The 2013 U.S. Men's Clay Court Championships was a men's tennis tournament played on outdoor clay courts. It was part of the 2013 ATP World Tour. It was the 45th edition of the U.S. Men's Clay Court Championships, and an ATP World Tour 250 event.

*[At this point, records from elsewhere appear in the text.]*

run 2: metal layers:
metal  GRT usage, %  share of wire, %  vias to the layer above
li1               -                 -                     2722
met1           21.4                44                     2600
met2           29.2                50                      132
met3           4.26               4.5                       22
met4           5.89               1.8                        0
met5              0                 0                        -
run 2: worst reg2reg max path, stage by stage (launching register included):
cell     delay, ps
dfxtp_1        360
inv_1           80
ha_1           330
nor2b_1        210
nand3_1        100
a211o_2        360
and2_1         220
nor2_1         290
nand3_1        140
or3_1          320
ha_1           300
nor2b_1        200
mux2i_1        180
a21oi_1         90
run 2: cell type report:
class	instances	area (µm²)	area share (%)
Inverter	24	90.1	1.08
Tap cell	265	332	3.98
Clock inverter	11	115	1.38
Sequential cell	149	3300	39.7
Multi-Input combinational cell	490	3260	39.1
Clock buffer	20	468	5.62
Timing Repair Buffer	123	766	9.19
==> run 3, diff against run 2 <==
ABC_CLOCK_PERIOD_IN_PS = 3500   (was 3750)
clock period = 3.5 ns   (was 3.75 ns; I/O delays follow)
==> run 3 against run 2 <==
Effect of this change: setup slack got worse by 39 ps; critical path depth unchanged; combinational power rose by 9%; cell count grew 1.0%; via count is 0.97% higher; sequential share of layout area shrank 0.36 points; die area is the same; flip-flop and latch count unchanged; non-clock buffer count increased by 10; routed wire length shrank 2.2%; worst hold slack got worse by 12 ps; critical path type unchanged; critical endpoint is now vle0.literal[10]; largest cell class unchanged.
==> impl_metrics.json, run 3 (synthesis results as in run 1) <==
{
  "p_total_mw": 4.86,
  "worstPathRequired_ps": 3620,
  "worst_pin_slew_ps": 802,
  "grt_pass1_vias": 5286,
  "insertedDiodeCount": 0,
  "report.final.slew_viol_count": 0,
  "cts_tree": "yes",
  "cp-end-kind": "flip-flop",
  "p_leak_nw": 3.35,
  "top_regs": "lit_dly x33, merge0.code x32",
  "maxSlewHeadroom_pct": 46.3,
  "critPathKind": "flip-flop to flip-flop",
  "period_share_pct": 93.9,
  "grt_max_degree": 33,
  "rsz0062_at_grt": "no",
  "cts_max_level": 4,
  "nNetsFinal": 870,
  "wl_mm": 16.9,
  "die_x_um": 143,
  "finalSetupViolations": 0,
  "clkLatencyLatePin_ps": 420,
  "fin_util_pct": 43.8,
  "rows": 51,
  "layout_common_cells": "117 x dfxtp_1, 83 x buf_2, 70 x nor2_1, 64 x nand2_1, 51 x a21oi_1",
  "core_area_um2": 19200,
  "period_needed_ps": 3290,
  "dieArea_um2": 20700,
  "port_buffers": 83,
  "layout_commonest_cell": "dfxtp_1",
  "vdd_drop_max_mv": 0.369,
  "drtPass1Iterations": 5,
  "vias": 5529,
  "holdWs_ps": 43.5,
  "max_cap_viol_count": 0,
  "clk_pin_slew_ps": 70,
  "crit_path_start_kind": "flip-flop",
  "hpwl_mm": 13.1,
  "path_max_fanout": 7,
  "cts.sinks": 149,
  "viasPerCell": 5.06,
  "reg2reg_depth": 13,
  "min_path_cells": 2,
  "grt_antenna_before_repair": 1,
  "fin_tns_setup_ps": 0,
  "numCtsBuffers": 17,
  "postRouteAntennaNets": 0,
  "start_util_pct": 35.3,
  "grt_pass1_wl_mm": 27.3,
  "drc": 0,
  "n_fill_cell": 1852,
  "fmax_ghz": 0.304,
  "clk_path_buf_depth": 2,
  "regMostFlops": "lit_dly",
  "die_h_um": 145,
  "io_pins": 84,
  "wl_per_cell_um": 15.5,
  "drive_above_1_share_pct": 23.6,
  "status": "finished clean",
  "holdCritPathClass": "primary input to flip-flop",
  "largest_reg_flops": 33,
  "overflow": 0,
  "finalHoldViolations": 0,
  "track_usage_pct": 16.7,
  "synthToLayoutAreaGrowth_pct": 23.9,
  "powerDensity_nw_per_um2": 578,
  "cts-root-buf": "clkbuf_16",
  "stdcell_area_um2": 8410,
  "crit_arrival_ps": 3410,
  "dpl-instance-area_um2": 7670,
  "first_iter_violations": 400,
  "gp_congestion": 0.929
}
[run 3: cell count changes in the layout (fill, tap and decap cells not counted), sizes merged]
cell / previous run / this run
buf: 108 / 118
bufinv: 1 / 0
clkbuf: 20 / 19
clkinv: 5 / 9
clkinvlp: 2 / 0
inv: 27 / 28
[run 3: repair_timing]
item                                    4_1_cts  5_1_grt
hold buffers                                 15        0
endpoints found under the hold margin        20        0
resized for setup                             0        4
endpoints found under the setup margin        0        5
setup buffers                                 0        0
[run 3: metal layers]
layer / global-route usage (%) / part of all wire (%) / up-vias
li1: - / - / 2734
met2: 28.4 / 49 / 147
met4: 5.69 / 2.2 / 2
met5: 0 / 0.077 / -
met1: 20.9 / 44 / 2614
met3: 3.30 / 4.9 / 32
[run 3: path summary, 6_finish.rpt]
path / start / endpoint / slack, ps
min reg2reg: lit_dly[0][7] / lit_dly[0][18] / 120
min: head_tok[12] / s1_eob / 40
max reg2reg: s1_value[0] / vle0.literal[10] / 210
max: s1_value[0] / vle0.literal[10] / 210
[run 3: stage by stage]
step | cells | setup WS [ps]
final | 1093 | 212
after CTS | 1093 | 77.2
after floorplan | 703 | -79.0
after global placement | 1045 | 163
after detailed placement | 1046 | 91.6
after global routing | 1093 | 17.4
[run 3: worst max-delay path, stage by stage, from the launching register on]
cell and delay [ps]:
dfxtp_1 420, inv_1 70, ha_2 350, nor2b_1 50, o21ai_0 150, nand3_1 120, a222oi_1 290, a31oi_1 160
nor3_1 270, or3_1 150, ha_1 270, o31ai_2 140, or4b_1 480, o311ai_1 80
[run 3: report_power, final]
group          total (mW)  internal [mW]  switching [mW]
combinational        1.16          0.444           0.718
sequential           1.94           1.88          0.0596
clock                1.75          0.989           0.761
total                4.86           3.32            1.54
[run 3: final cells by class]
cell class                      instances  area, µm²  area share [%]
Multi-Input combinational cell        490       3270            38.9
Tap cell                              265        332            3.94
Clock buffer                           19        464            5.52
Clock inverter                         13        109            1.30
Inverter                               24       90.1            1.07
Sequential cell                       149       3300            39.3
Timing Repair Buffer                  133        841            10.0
### src/verilog/tlk_reg_mgt.sv
// TLK2711 register management top, host access, configuration, interrupt report and readback
module tlk_reg_mgt (
    input  logic                                clk,
    input  logic                                rst,
    // host access
    input  logic                                i_reg_wen,
    input  logic [tlk_reg_pkg::HOST_ADDR_W-1:0] i_reg_waddr,
    input  logic [tlk_reg_pkg::REG_DATA_W-1:0]  i_reg_wdata,
    input  logic                                i_reg_ren,
    input  logic [tlk_reg_pkg::HOST_ADDR_W-1:0] i_reg_raddr,
    output logic [tlk_reg_pkg::REG_DATA_W-1:0]  o_reg_rdata,
    // events and status
    input  logic                                i_tx_interrupt,
    input  logic                                i_rx_interrupt,
    input  logic                                i_loss_interrupt,
    input  logic [15:0]                         i_rx_frame_length,
    input  logic [15:0]                         i_rx_frame_num,
    input  logic [7:0]                          i_rx_data_type,
    input  logic                                i_rx_file_end_flag,
    input  logic                                i_rx_checksum_flag,
    input  logic [5:0]                          i_rx_status,
    input  logic [9:0]                          i_tx_status,
    input  logic                                i_sync_loss,
    input  logic                                i_link_loss,
    output logic                                o_tx_irq,
    output logic                                o_rx_irq,
    output logic                                o_loss_irq,
    // transfer configuration
    output logic [tlk_reg_pkg::DMA_ADDR_W-1:0]  o_tx_base_addr,
    output logic [31:0]                         o_tx_total_length,
    output logic [15:0]                         o_tx_packet_body,
    output logic [15:0]                         o_tx_packet_tail,
    output logic [15:0]                         o_tx_body_num,
    output logic [2:0]                          o_tx_mode,
    output logic                                o_loopback_ena,
    output logic                                o_tx_pre,
    output logic [tlk_reg_pkg::DMA_ADDR_W-1:0]  o_rx_base_addr,
    output logic                                o_rx_fifo_rd,
    output logic                                o_tx_config_done,
    output logic                                o_rx_config_done,
    output logic                                o_soft_rst
);
    import tlk_reg_pkg::*;

    logic [REG_DATA_W-1:0] cfg_rdata;
    logic                  cfg_hit;
    irq_word_u             irq_word;

    reg_bus_if reg_bus ();

    reg_host_port u_host_port (
        .clk         (clk),
        .rst         (rst),
        .i_reg_wen   (i_reg_wen),
        .i_reg_waddr (i_reg_waddr),
        .i_reg_wdata (i_reg_wdata),
        .i_reg_ren   (i_reg_ren),
        .i_reg_raddr (i_reg_raddr),
        .bus         (reg_bus.host)
    );

    reg_cfg_file u_cfg_file (
        .clk               (clk),
        .rst               (rst),
        .bus               (reg_bus.target),
        .o_tx_base_addr    (o_tx_base_addr),
        .o_tx_total_length (o_tx_total_length),
        .o_tx_packet_body  (o_tx_packet_body),
        .o_tx_packet_tail  (o_tx_packet_tail),
        .o_tx_body_num     (o_tx_body_num),
        .o_tx_mode         (o_tx_mode),
        .o_loopback_ena    (o_loopback_ena),
        .o_tx_pre          (o_tx_pre),
        .o_rx_base_addr    (o_rx_base_addr),
        .o_rx_fifo_rd      (o_rx_fifo_rd),
        .o_tx_config_done  (o_tx_config_done),
        .o_rx_config_done  (o_rx_config_done),
        .o_soft_rst        (o_soft_rst),
        .o_cfg_rdata       (cfg_rdata),
        .o_cfg_hit         (cfg_hit)
    );

    irq_report u_irq_report (
        .clk                (clk),
        .rst                (rst),
        .i_tx_interrupt     (i_tx_interrupt),
        .i_rx_interrupt     (i_rx_interrupt),
        .i_loss_interrupt   (i_loss_interrupt),
        .i_rx_frame_length  (i_rx_frame_length),
        .i_rx_frame_num     (i_rx_frame_num),
        .i_rx_data_type     (i_rx_data_type),
        .i_rx_file_end_flag (i_rx_file_end_flag),
        .i_rx_checksum_flag (i_rx_checksum_flag),
        .i_rx_status        (i_rx_status),
        .i_sync_loss        (i_sync_loss),
        .i_link_loss        (i_link_loss),
        .o_irq_word         (irq_word)
    );

    reg_read_mux u_read_mux (
        .clk         (clk),
        .rst         (rst),
        .bus         (reg_bus.target),
        .i_cfg_rdata (cfg_rdata),
        .i_cfg_hit   (cfg_hit),
        .i_irq_word  (irq_word),
        .i_tx_status (i_tx_status),
        .i_rx_status (i_rx_status),
        .o_reg_rdata (o_reg_rdata)
    );

    // interrupt lines go straight to the processor
    assign o_tx_irq   = i_tx_interrupt;
    assign o_rx_irq   = i_rx_interrupt;
    assign o_loss_irq = i_loss_interrupt;

endmodule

It took place at River Oaks Country Club in Houston, Texas, United States, from April 8 through April 14, 2013. Fifth-seeded John Isner won the singles title.

==Finals==

===Singles===

USA John Isner defeated ESP Nicolás Almagro, 6–3, 7–5
- It was Isners'1st singles title of the year and the 6th of his career.

===Doubles===

GBR Jamie Murray / AUS John Peers defeated USA Bob Bryan / USA Mike Bryan, 1–6, 7–6^{(7–3)}, [12–10]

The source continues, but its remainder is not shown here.